On ne sait pas s’il faut en rire ou en pleurer. Ce dimanche, dans une interview donnée à La Tribune Dimanche, Thomas Cazenave, ministre délégué aux Comptes publics, annonce que l’État a vendu, en 2023, 645 biens immobiliers. Une liste à la Prévert dont notre État a le secret, entre une ancienne école d'architecture à Nanterre et un centre de vacances à Saint-Raphaël en passant par un immeuble du ministère de la Culture à Paris. Bien. Le produit de cette vente a rapporté – accrochez-vous – 280 millions d’euros à l’État. Très bien. Très content de lui, le ministre annonce même que cette bonne nouvelle l’est d’autant plus que cette démarche est vertueuse « pour la planète ». C’est le petit plus qui fait la différence, vous voyez. Avant, on parlait de petit geste commercial ; maintenant, le petit geste doit être « éco-responsable ».

C'est « à la minceur des épluchures » que « l'on voit la grandeur des nations ».

Petit plus, effectivement. On disait donc 280 millions d’euros. Histoire de remettre les choses en place, quelques chiffres. En 2024, le budget de l’État voté par le Parlement – enfin, si on veut, le 49.3 étant passé par là – prévoit autour de 350 milliards d’euros de recettes, dont un peu moins de 23 milliards de recettes non fiscales (entre autres dividendes perçus par l’État, revenus de biens immobiliers, ventes, etc.). Faites le calcul vous-même : ces 280 millions dont le ministre Cazenaze se glorifie ont donc rapporté l’équivalent de 1,21 % des recettes non fiscales prévues en 2024. Et 0,08 % de l’ensemble des recettes espérées en 2024. Certes, il n’y a pas de petites économies, et pas de petits profits non plus, et, comme chantait Jacques Brel, c'est « à la minceur des épluchures » que « l'on voit la grandeur des nations ». La France est donc une grande nation. D'ailleurs, La Tribune Dimanche n’hésite pas à qualifier cette annonce d’« aubaine après le dérapage inédit du déficit à 5,5 % en 2023 ». Du second degré, peut-être. Un dérapage à 154 milliards d’euros, rappelons-le, ça doit laisser quelque part des traces de freinage. Comme quoi on peut faire dire n’importe quoi aux chiffres : ainsi, le ministre n’hésite pas à souligner que ces 280 millions représentent « une hausse des recettes de 37 % ». 37 % de quelles recettes ? On imagine des ventes de ce qui reste de petits « bijoux de famille » traînant encore dans les tiroirs d’un État fauché... Probablement. En tout cas, de quoi lâcher un « Waouh » de satisfaction après une lecture paresseuse en guise de sieste dominicale.

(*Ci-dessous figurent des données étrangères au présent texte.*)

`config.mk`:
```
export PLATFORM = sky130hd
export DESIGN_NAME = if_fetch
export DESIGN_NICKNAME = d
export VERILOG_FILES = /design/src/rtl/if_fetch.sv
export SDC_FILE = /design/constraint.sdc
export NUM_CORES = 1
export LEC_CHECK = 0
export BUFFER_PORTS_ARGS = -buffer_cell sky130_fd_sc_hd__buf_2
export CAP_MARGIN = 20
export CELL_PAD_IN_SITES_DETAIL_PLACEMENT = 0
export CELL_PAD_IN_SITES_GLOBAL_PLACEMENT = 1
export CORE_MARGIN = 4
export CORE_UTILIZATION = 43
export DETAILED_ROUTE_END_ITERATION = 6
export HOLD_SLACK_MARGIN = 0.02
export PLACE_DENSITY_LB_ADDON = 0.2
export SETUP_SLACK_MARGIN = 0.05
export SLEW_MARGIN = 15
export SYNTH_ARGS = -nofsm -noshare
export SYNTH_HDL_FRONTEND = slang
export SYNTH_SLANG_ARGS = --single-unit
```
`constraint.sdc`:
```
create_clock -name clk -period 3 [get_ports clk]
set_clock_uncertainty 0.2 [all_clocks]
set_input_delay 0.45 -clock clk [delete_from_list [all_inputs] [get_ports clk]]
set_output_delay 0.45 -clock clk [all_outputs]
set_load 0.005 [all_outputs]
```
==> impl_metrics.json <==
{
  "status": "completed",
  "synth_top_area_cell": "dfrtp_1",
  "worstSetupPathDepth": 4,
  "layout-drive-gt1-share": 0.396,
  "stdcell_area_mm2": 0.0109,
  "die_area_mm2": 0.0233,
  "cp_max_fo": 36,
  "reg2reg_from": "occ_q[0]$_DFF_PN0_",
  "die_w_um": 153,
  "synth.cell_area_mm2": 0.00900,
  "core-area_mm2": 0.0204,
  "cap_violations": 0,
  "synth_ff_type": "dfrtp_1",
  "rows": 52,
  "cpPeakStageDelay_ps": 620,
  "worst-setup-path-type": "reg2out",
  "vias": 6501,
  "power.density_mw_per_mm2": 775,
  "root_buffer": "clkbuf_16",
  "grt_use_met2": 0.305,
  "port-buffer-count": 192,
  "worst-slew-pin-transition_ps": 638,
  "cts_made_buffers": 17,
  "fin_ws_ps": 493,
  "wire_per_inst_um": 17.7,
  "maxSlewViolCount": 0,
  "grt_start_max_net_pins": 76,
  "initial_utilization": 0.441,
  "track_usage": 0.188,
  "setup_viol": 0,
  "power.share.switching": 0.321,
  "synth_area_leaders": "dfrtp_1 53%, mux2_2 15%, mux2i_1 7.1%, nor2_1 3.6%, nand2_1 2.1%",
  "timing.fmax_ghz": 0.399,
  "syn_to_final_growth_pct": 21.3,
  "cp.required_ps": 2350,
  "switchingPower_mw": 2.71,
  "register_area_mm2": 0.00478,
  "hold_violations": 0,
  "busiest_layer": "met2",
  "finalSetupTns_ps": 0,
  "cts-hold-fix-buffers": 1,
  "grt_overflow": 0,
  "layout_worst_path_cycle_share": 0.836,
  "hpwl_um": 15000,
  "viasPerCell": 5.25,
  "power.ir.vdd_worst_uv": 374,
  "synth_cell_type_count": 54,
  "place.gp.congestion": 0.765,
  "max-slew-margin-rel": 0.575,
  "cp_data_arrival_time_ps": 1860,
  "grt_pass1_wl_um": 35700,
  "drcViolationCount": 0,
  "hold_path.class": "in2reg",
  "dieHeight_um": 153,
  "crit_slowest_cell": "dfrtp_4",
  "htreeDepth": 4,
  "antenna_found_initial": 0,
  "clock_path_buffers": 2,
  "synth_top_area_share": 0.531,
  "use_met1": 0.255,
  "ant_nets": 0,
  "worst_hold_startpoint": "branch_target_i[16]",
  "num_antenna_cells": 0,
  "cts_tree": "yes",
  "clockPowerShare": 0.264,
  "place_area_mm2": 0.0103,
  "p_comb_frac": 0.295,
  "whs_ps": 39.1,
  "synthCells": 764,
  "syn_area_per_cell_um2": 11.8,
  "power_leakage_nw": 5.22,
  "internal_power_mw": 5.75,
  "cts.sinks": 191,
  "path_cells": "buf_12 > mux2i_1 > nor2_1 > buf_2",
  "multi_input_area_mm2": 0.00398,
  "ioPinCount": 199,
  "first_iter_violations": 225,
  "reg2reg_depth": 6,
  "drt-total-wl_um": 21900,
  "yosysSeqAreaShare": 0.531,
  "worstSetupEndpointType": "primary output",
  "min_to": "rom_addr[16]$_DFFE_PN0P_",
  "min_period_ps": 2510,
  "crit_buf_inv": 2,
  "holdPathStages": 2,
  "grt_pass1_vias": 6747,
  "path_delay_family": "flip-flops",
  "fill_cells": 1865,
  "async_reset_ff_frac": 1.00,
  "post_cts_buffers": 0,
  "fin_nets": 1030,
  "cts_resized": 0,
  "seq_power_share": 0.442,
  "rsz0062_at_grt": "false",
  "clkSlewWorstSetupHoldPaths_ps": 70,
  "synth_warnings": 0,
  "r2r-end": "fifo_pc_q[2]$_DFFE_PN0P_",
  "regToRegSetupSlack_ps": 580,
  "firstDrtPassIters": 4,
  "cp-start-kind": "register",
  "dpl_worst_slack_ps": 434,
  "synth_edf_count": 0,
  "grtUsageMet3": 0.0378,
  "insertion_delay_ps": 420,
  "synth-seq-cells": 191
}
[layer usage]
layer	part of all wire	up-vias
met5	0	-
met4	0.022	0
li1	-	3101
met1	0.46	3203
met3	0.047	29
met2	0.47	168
**src/rtl/router_eject_buf.sv**
```systemverilog
// router_eject_buf
// Ejection buffer between a two-VC router output port and the local core.
// Each VC has its own DEPTH-entry FIFO. Incoming flits are acknowledged one
// cycle after acceptance. A round-robin arbiter picks which VC is presented to
// the core, and that choice is held while the core stalls.
//
// Ports
//   clk      : clock, all state changes on the rising edge
//   RST_     : asynchronous active-low reset
//   IDATA    : flit from router, [34:33] type (01 head, 00 body, 10 tail,
//              11 head+tail), [32:0] payload
//   IVALID   : IDATA valid this cycle
//   IVCH     : VC of the incoming flit
//   OACK     : per-VC one-cycle accept pulse back to the router
//   ORDY     : per-VC buffer has a free slot
//   OLCK     : per-VC packet in progress
//   ODATA    : flit presented to the core
//   OVALID   : ODATA valid
//   OVCH     : VC of ODATA
//   IREADY   : core accepts the presented flit
//   OERR     : sticky protocol / overflow error
//   PKT_CNT  : (only with EJECT_PKT_CNT_EN) count of packets delivered to the
//              core, 16 bits, wrapping
//
// Optional feature macro: EJECT_PKT_CNT_EN adds the PKT_CNT output and its counter.

module router_eject_buf #(
  parameter int DEPTH = 4
) (
  input  logic        clk,
  input  logic        RST_,
  input  logic [34:0] IDATA,
  input  logic        IVALID,
  input  logic        IVCH,
  output logic [1:0]  OACK,
  output logic [1:0]  ORDY,
  output logic [1:0]  OLCK,
  output logic [34:0] ODATA,
  output logic        OVALID,
  output logic        OVCH,
  input  logic        IREADY,
`ifdef EJECT_PKT_CNT_EN
  output logic [15:0] PKT_CNT,
`endif
  output logic        OERR
);

  localparam int PTR_W = $clog2(DEPTH);
  localparam int CNT_W = PTR_W + 1;

  localparam logic [1:0] TYPE_BODY = 2'b00;
  localparam logic [1:0] TYPE_HEAD = 2'b01;
  localparam logic [1:0] TYPE_TAIL = 2'b10;

  logic [34:0]            mem [2][DEPTH];
  logic [1:0][PTR_W-1:0]  wr_ptr;
  logic [1:0][PTR_W-1:0]  rd_ptr;
  logic [1:0][CNT_W-1:0]  count;

  logic [1:0] flit_type;
  logic       accept;
  logic       drop;
  logic       proto_err;
  logic [1:0] push;
  logic [1:0] pop_vc;
  logic       pop;
  logic [1:0] not_empty;
  logic       rr_vc;
  logic       grant;
  logic       last_vc;
  logic       hold;
  logic       held_vc;

  // Ready is taken from the registered count only, so a pop in the same
  // cycle never opens a slot early. Counts reset to zero, which makes ORDY
  // read all-ones while reset is held.
  always_comb begin
    for (int v = 0; v < 2; v++) begin
      ORDY[v]      = count[v] < CNT_W'(DEPTH);
      not_empty[v] = count[v] != '0;
    end
  end

  // Input-side decode. A flit to a full VC is dropped and flagged. Protocol
  // checks look at the lock state of the target VC before this flit.
  always_comb begin
    flit_type = IDATA[34:33];
    accept    = IVALID && ORDY[IVCH];
    drop      = IVALID && !ORDY[IVCH];
    push[0]   = accept && !IVCH;
    push[1]   = accept && IVCH;
    proto_err = accept &&
                (((flit_type == TYPE_HEAD) && OLCK[IVCH]) ||
                 (((flit_type == TYPE_BODY) || (flit_type == TYPE_TAIL)) && !OLCK[IVCH]));
  end

  // Output arbitration. When both VCs hold data, the one not popped last wins.
  // Once a flit has been presented and stalled, the held choice overrides
  // the round-robin pick so the data the core sees cannot change under it.
  always_comb begin
    rr_vc     = (not_empty[0] && not_empty[1]) ? ~last_vc : not_empty[1];
    grant     = hold ? held_vc : rr_vc;
    OVALID    = not_empty[grant];
    OVCH      = grant;
    ODATA     = mem[grant][rd_ptr[grant]];
    pop       = OVALID && IREADY;
    pop_vc[0] = pop && !grant;
    pop_vc[1] = pop && grant;
  end

  // Storage array has no reset; stale entries are invisible once counts clear.
  always_ff @(posedge clk) begin
    if (accept) begin
      mem[IVCH][wr_ptr[IVCH]] <= IDATA;
    end
  end

  // Pointers wrap naturally because DEPTH is a power of two. A push and pop
  // on the same VC in one cycle leave the count unchanged.
  always_ff @(posedge clk or negedge RST_) begin
    if (!RST_) begin
      wr_ptr <= '0;
      rd_ptr <= '0;
      count  <= '0;
    end else begin
      for (int v = 0; v < 2; v++) begin
        if (push[v]) wr_ptr[v] <= wr_ptr[v] + 1'b1;
        if (pop_vc[v]) rd_ptr[v] <= rd_ptr[v] + 1'b1;
        if (push[v] && !pop_vc[v]) begin
          count[v] <= count[v] + 1'b1;
        end else if (!push[v] && pop_vc[v]) begin
          count[v] <= count[v] - 1'b1;
        end
      end
    end
  end

  // Acknowledge, packet lock and sticky error. Head+tail flits are
  // self-contained and leave the lock untouched.
  always_ff @(posedge clk or negedge RST_) begin
    if (!RST_) begin
      OACK <= 2'b00;
      OLCK <= 2'b00;
      OERR <= 1'b0;
    end else begin
      OACK <= push;
      if (accept) begin
        if (flit_type == TYPE_HEAD) begin
          OLCK[IVCH] <= 1'b1;
        end else if (flit_type == TYPE_TAIL) begin
          OLCK[IVCH] <= 1'b0;
        end
      end
      if (drop || proto_err) begin
        OERR <= 1'b1;
      end
    end
  end

  // Arbiter history. last_vc resets to VC1 so VC0 is favoured first.
  always_ff @(posedge clk or negedge RST_) begin
    if (!RST_) begin
      last_vc <= 1'b1;
      hold    <= 1'b0;
      held_vc <= 1'b0;
    end else begin
      if (pop) last_vc <= grant;
      hold    <= OVALID && !IREADY;
      held_vc <= grant;
    end
  end

`ifdef EJECT_PKT_CNT_EN
  // Bit 34 is set for both tail and head+tail, i.e. the last flit of a packet.
  always_ff @(posedge clk or negedge RST_) begin
    if (!RST_) begin
      PKT_CNT <= 16'h0000;
    end else if (pop && ODATA[34]) begin
      PKT_CNT <= PKT_CNT + 16'h0001;
    end
  end
`endif

endmodule

```
**config.mk**
```make
export PLATFORM = sky130hd
export DESIGN_NAME = router_eject_buf
export DESIGN_NICKNAME = d
export VERILOG_FILES = /design/src/rtl/router_eject_buf.sv
export SDC_FILE = /design/constraint.sdc
export NUM_CORES = 1
export LEC_CHECK = 0
export BUFFER_PORTS_ARGS = -buffer_cell sky130_fd_sc_hd__buf_4
export CAP_MARGIN = 10
export CORE_MARGIN = 2
export CORE_UTILIZATION = 25
export DETAILED_ROUTE_END_ITERATION = 10
export GPL_ROUTABILITY_DRIVEN = 0
export HOLD_SLACK_MARGIN = 0.02
export MAX_ROUTING_LAYER = met4
export PLACE_DENSITY = 0.51
export SLEW_MARGIN = 0
export SYNTH_ARGS = -nofsm -noshare
export SYNTH_HDL_FRONTEND = slang
export SYNTH_SLANG_ARGS = --single-unit
```
**constraint.sdc**
```tcl
create_clock -name clk -period 8.5 [get_ports clk]
set_input_delay 0 -clock clk [delete_from_list [all_inputs] [get_ports clk]]
set_output_delay 0 -clock clk [all_outputs]
set_load 0.02 [all_outputs]
```
==> impl_metrics.py, run 1 <==
metrics = {
    "floorplanning": {
        "core_area_mm2": 0.0466,
        "io_pins": 84,
        "die-area_mm2": 0.0489,
        "row_count": 79,
        "die_h_um": 221,
        "die_x_um": 221,
        "initial_utilization": 0.253,
    },
    "drt": {
        "viasPerCell": 4.22,
        "vias": 5465,
        "postRouteAntennaNets": 0,
        "wl_um": 25200,
        "drt-pass1-iter-count": 5,
        "wl_per_cell_um": 19.5,
        "drcViolationCount": 0,
        "drtIter0Drc": 308,
    },
    "timing": {
        "relSlewSlack": 0.213,
        "fin_crit_sh": 0.359,
        "fin_setup_tns_ns": 0,
        "fin_skew_ns": 0.0111,
        "setup_viol": 0,
        "fmax_mhz": 328,
        "slew_viol_final": 0,
        "rsz0062_at_grt": "false",
        "finalHoldViolations": 0,
        "whs_ns": 0.199,
        "worst_slew_pin_slew_ns": 1.17,
        "fin_crit_ns": 3.05,
    },
    "global_route": {
        "grt_pass1_wl_um": 38400,
        "track_usage": 0.106,
        "overflow": 0,
        "top_usage_layer": "met2",
        "use_met3": 0.0189,
        "grt_max_degree": 38,
        "grt_pass1_vias": 6057,
        "grtUsageMet1": 0.147,
        "met2_usage": 0.163,
        "antenna_found_initial": 0,
    },
    "synthesis": {
        "async_flop_share": 0.0728,
        "yosys_warnings": 0,
        "ys_ff_latch": 302,
        "syn-num-nets": 563,
        "netlist_area_mm2": 0.0118,
        "syn_area_per_cell_um2": 22.8,
        "synth_edf_count": 280,
        "ys_types": 37,
        "synth_ff_type": "edfxtp_1",
        "yosysSeqAreaShare": 0.760,
        "netlist_instances": 516,
    },
    "placed_design": {
        "port_buffers": 83,
        "dp_hpwl_um": 14200,
    },
    "critical_path": {
        "timing.rr.end": "mem[0][118]$_DFFE_PP_",
        "crit_arrival_ns": 3.05,
        "start_kind": "register",
        "worstPathRequired_ns": 8.50,
        "ff2ff_path_depth": 5,
        "path_max_fanout": 37,
        "worstSetupEndpointType": "primary output",
        "ff2ff_setup_slack_ns": 6.05,
        "reg2reg_from": "count[5]$_DFFE_PN0P_",
        "crit_type": "register to primary output",
    },
    "clock_network": {
        "insertion_delay_ns": 0.56,
        "cts_buffers": 31,
        "clock_sinks": 302,
        "cts-resized-gates": 0,
        "cts_tree": "yes",
        "cts_root_buf": "clkbuf_16",
        "cts.path.max_buffers": 3,
        "path_clk_slew_ns": 0.06,
        "htreeDepth": 1,
    },
    "final_layout": {
        "layout_commonest_cell": "edfxtp_1",
        "diodes": 0,
        "nets": 709,
        "fin_util": 0.314,
        "drive_gt1_frac": 0.384,
        "layout_common_cells": "edfxtp_1, buf_4, mux4_2",
        "syn_to_final_growth_pct": 23.9,
    },
    "worst_hold_path": {
        "hold_depth": 3,
        "holdCritPathClass": "primary input to register",
        "holdPathEnd": "hold$_DFF_PN0_",
        "hp-start": "IREADY",
    },
    "pwr": {
        "p_per_area_mw_per_mm2": 334,
        "p_leak_uw": 0.00487,
        "peakVddDrop_mv": 0.151,
    },
    "flow_run": {
        "cap_violations": 0,
    },
    "outcome": {
        "status": "finished, final reports clean",
    },
}
-- flip-flops by register name, indices dropped and copies added (netlist names), named ones only --
name and flops:
wr_ptr 4, held_vc 1, mem 280, last_vc 1
rd_ptr 4, OERR 1, count 6, hold 1
OACK 2
-- per-layer routing --
metal	vias to the layer above	routed length [um]
li1	2425	-
met2	108	11800
met1	2902	12000
met5	-	0
met4	0	346
met3	30	1060
-- stage by stage --
stage / setup WS (ns) / instance area [um^2] / instances / power, uW
5_1_grt: 5.33 / 14600 / 1294 / 5130
6_report: 5.45 / 14600 / 1294 / 4870
4_1_cts: 5.38 / 14600 / 1294 / 4990
3_5_place_dp: 6.00 / 13200 / 1194 / 3610
2_1_floorplan: 4.62 / 11800 / 516 / 3050
3_3_place_gp: 6.04 / 13200 / 1194 / 3600
-- how the worst max path moves through the flow --
| stage | from | to | slack, ns | cells past startpoint |
|---|---|---|---|---|
| after floorplan | count[5]$_DFFE_PN0P_ | mem[0][105]$_DFFE_PP_ | 4.62 | 4 |
| after global placement | count[2]$_DFFE_PN0P_ | ODATA[0] | 6.04 | 6 |
| after detailed placement | count[2]$_DFFE_PN0P_ | ODATA[0] | 6.00 | 6 |
| after CTS | count[2]$_DFFE_PN0P_ | ODATA[0] | 5.38 | 6 |
| after global routing | count[2]$_DFFE_PN0P_ | ODATA[0] | 5.33 | 6 |
| final | count[2]$_DFFE_PN0P_ | ODATA[0] | 5.45 | 6 |
-- logic make-up after synthesis --
| group | after synthesis | share of synthesized area |
|---|---|---|
| muxes | 109 | 0.180 |
| DFF | 302 | 0.760 |
| AOI/OAI and AO/OA | 15 | 0.00987 |
| xor gates and xnor gates | 12 | 0.00891 |
| and+or+nand+nor | 40 | 0.0164 |
| buffers and inverters | 31 | 0.0161 |
| adders and majority gates | 7 | 0.00870 |
-- critical path: stages (launching register included) --
cell and delay (ns):
dfrtp_1 0.41, or3_4 0.44, a31oi_4 0.21, a21boi_4 0.19
buf_4 0.62, mux2_2 0.42, buf_4 0.16
-- timing repair --
item,in CTS,in global routing
hold buffers,42,0
endpoints found under the hold margin,315,0
buffers inserted,0,0
-- synth_stat cells, types with 3 or more instances --
cell,number,share of area
edfxtp_1,280,0.71
nand2_1,9,0.0029
nor3_1,4,0.0017
nand3_1,5,0.0021
xor2_1,5,0.0037
o21ai_0,6,0.0025
dfrtp_1,21,0.045
mux2_2,8,0.0076
clkbuf_1,8,0.0025
mux2_4,29,0.037
buf_12,3,0.0051
buf_2,8,0.0034
nor2_1,11,0.0035
mux4_2,70,0.13
nor2b_1,4,0.0021
inv_1,9,0.0029
xnor2_1,7,0.0052
ha_1,5,0.0053
-- report_power, final --
| part | switching, uW | leakage, uW | total, uW | internal (uW) |
|---|---|---|---|---|
| Combinational | 703 | 0.00159 | 1530 | 831 |
| Sequential | 230 | 0.00278 | 2000 | 1770 |
| Clock | 553 | 0.000495 | 1340 | 791 |
-- area by class of cell --
class,count,area [um^2]
repair buffers,135,1120
clock inverters,24,234
inverters,9,33.8
well taps,607,759
flip-flops and latches,302,8970
multi-input cells,183,2700
clock buffers,34,787
fillers,4437,32000
Note: power is estimated with default switching activity, not from simulation.
==> run 2, diff against run 1 <==
==> constraint.sdc (replaced) <==
create_clock -name clk -period 2.82 [get_ports clk]
set_input_delay 0 -clock clk [delete_from_list [all_inputs] [get_ports clk]]
set_output_delay 0 -clock clk [all_outputs]
set_load 0.02 [all_outputs]
==> run 2 against run 1 <==
Against the previous run: combinational power grew to 3.4 times the previous value; worst setup slack lost 5.3 ns; sequential power grew to 2.9 times the previous value; routed wire length grew 3.1%; register-to-register slack lost 5.6 ns; critical path type unchanged.
==> impl_metrics.py, run 2 (synthesis results as in run 1) <==
metrics = {
    "pwr": {
        "peakVddDrop_mv": 0.427,
        "p_per_area_mw_per_mm2": 1030,
        "p_leak_uw": 0.00506,
    },
    "final_layout": {
        "diodes": 0,
        "stdcell_count": 1315,
        "largest_reg_flops": 280,
        "multiInputGateArea_mm2": 0.00272,
        "fin_util": 0.322,
        "syn_to_final_growth_pct": 27.0,
        "nets": 731,
        "post-route-cell-area_mm2": 0.0150,
        "layout_commonest_cell": "edfxtp_1",
        "layout_common_cells": "edfxtp_1, buf_4, mux4_2",
        "n_fill_cell": 4456,
        "layout.area.seq_mm2": 0.00897,
        "drive_gt1_frac": 0.395,
    },
    "drt": {
        "drt-pass1-iter-count": 4,
        "viasPerCell": 4.18,
        "postRouteAntennaNets": 0,
        "wl_um": 26000,
        "wl_per_cell_um": 19.8,
        "drtIter0Drc": 270,
        "drcViolationCount": 0,
        "vias": 5499,
    },
    "placed_design": {
        "dp_hpwl_um": 15300,
        "dpl_cell_area_mm2": 0.0134,
        "port_buffers": 83,
        "dp.cells": 1211,
    },
    "worst_hold_path": {
        "holdCritPathClass": "primary input to register",
    },
    "global_route": {
        "grt_pass1_wl_um": 39000,
        "grt_max_degree": 25,
        "track_usage": 0.111,
        "grt_pass1_vias": 6017,
        "antenna_found_initial": 0,
        "overflow": 0,
    },
    "critical_path": {
        "reg2reg_from": "count[3]$_DFFE_PN0P_",
        "ff2ff_setup_slack_ns": 0.44,
        "timing.rr.end": "count[2]$_DFFE_PN0P_",
        "crit_chain": "or3_4 -> a31oi_4 -> a21boi_4 -> buf_12 -> buf_12 -> mux2_4 -> buf_4",
        "slowest_delay_ns": 0.44,
        "worstSetupEndpoint": "ODATA[22]",
        "crit_arrival_ns": 2.64,
        "cpMostUsedCell": "buf_12",
        "crit_path_start": "count[2]$_DFFE_PN0P_",
        "worst_path_max_delay_cell": "or3_4",
        "crit_type": "register to primary output",
        "worstPathRequired_ns": 2.82,
        "start_kind": "register",
        "path_max_fanout": 11,
        "ff2ff_path_depth": 8,
        "worstSetupEndpointType": "primary output",
    },
    "clock_network": {
        "path_clk_slew_ns": 0.05,
        "cts_buffers": 35,
        "cts_root_buf": "clkbuf_16",
        "clock_sinks": 302,
        "cts.path.max_buffers": 3,
        "cts_tree": "yes",
        "insertion_delay_ns": 0.52,
        "htreeDepth": 2,
    },
    "floorplanning": {
        "die-area_mm2": 0.0489,
        "core_area_mm2": 0.0466,
        "row_count": 79,
        "die_h_um": 221,
        "initial_utilization": 0.253,
        "io_pins": 84,
        "die_x_um": 221,
    },
    "timing": {
        "finalHoldViolations": 0,
        "fin_setup_tns_ns": 0,
        "slew_viol_final": 0,
        "rsz0062_at_grt": "false",
        "fin_skew_ns": 0.0162,
        "fmax_mhz": 379,
        "relSlewSlack": 0.330,
        "worst_slew_pin_slew_ns": 1.00,
        "fin_crit_sh": 0.937,
        "fin_crit_ns": 2.64,
        "setup_viol": 0,
    },
    "outcome": {
        "status": "finished, final reports clean",
    },
    "flow_run": {
        "cap_violations": 0,
    },
}
==> run 2: cell count changes in the layout (fill, tap and decap cells not counted), sizes merged <==
cell and change:
inv -2, clkinv -6, dlygate4sd3 -1, bufinv -1, buf +19, clkinvlp -3
clkbuf +15
==> run 2: final cells by class <==
| class | count | share of cell area |
|---|---|---|
| flip-flops and latches | 302 | 0.599 |
| clock buffers | 49 | 0.0649 |
| inverters | 9 | 0.00226 |
| repair buffers | 153 | 0.0928 |
| clock inverters | 12 | 0.00894 |
| multi-input cells | 183 | 0.181 |
| well taps | 607 | 0.0507 |
==> run 2: what timing repair did <==
action	4_1_cts	5_1_grt
hold buffers	41	0
setup buffers	2	0
endpoints found under the setup margin	35	0
resized for setup	0	0
hold endpoints to repair	316	0
==> run 2: through the flow <==
stage / total power (uW) / hold WS [ns] / setup WS (ns)
final: 15400 / 0.210 / 0.178
after detailed placement: 11200 / -0.0854 / 0.361
after CTS: 15700 / 0.168 / 0.104
after global routing: 16100 / 0.198 / 0.0512
after global placement: 11200 / -0.0821 / 0.370
after floorplan: 9200 / -0.296 / -0.130
==> run 2: worst min path at each step <==
| stage | startpoint | to | slack (ns) | cells past startpoint |
|---|---|---|---|---|
| after floorplan | RST_ | OACK[0]$_DFF_PN0_ | -0.30 | 0 |
| after global placement | RST_ | OACK[1]$_DFF_PN0_ | -0.08 | 1 |
| after detailed placement | RST_ | OACK[1]$_DFF_PN0_ | -0.09 | 1 |
| after CTS | IREADY | hold$_DFF_PN0_ | 0.17 | 3 |
| after global routing | IREADY | hold$_DFF_PN0_ | 0.20 | 3 |
| final | IREADY | hold$_DFF_PN0_ | 0.21 | 3 |
==> run 2: power breakdown <==
| part | leakage, uW | switching [uW] | internal (uW) |
|---|---|---|---|
| sequential | 0.00278 | 552 | 5330 |
| combinational | 0.00174 | 2330 | 2790 |
| clock | 0.000539 | 1690 | 2670 |
| total | 0.00506 | 4570 | 10800 |
==> run 2: layer usage <==
metal	routed length, um	up-vias	GRT usage	part of all wire
met5	0	-	-	0
met4	393	0	0.0275	0.015
met3	1050	25	0.0252	0.040
met2	12500	101	0.175	0.48
met1	12100	2907	0.145	0.46
li1	-	2466	-	-
==> run 2: worst max-delay path, delay by kind of cell, from the launching register on <==
| family | cells | cell delay [ns] |
|---|---|---|
| AOI/OAI and AO/OA | 2 | 0.47 |
| buffers and inverters | 3 | 0.49 |
| DFF | 1 | 0.41 |
| muxes | 1 | 0.31 |
| and+or+nand+nor | 1 | 0.44 |
==> run 3, diff against run 2 <==
--- a/config.mk
+++ b/config.mk
@@ -7,13 +7,15 @@
 export LEC_CHECK = 0
 export BUFFER_PORTS_ARGS = -buffer_cell sky130_fd_sc_hd__buf_4
 export CAP_MARGIN = 10
+export CELL_PAD_IN_SITES_DETAIL_PLACEMENT = 2
+export CELL_PAD_IN_SITES_GLOBAL_PLACEMENT = 2
 export CORE_MARGIN = 2
 export CORE_UTILIZATION = 25
 export DETAILED_ROUTE_END_ITERATION = 10
 export GPL_ROUTABILITY_DRIVEN = 0
 export HOLD_SLACK_MARGIN = 0.02
 export MAX_ROUTING_LAYER = met4
-export PLACE_DENSITY = 0.51
+export PLACE_DENSITY = 0.58
 export SLEW_MARGIN = 0
 export SYNTH_ARGS = -nofsm -noshare
 export SYNTH_HDL_FRONTEND = slang
==> run 3 against run 2 <==
Against the previous run: sequential power shrank 2%; utilization rose by 0.089 points; critical endpoint is now ODATA[34]; highest routed layer unchanged; first-iteration DRC count grew 4.8%.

Se doter d'un Stéphane Plaza « XXL »

Le ministre, qui ne veut pas en rester là - et on ne peut que l'encourager -, estime à 5 milliards la valeur potentielle des bâtiments que l’État pourrait encore vendre. Là, re-« Waouh ». Cela dit, on sait ce qu’il en est de ces estimations bien souvent optimistes et l’on n’aura pas l’inélégance d’évoquer, par exemple, le destin de ces emprises militaires, abandonnées au fur et à mesure de la « réduction de notre format d’armée » durant les vingt dernières années. Emprises qui, longtemps après le départ des militaires, restèrent sur les bras de l’État, vouées aux dégradations et, in fine, bradées. 5 milliards, donc. À un rythme de 280 millions par an (résultat exceptionnel, si l’on en croit le ministre), il faudrait pas moins de 17 ans pour récupérer ces 5 milliards « potentiels ». Va falloir que l'État requière rapidement les services d’un Stéphane Plaza « XXL ».

On l’aura compris, s’il s’agissait de faire diversion après les annonces calamiteuses du déficit public de la France, on ne pouvait pas mieux s’y prendre. N’oublions pas que nous sommes gouvernés par des « Mozart de la finance ». Mozart compositeur, comme chacun sait, de La Flûte enchantée.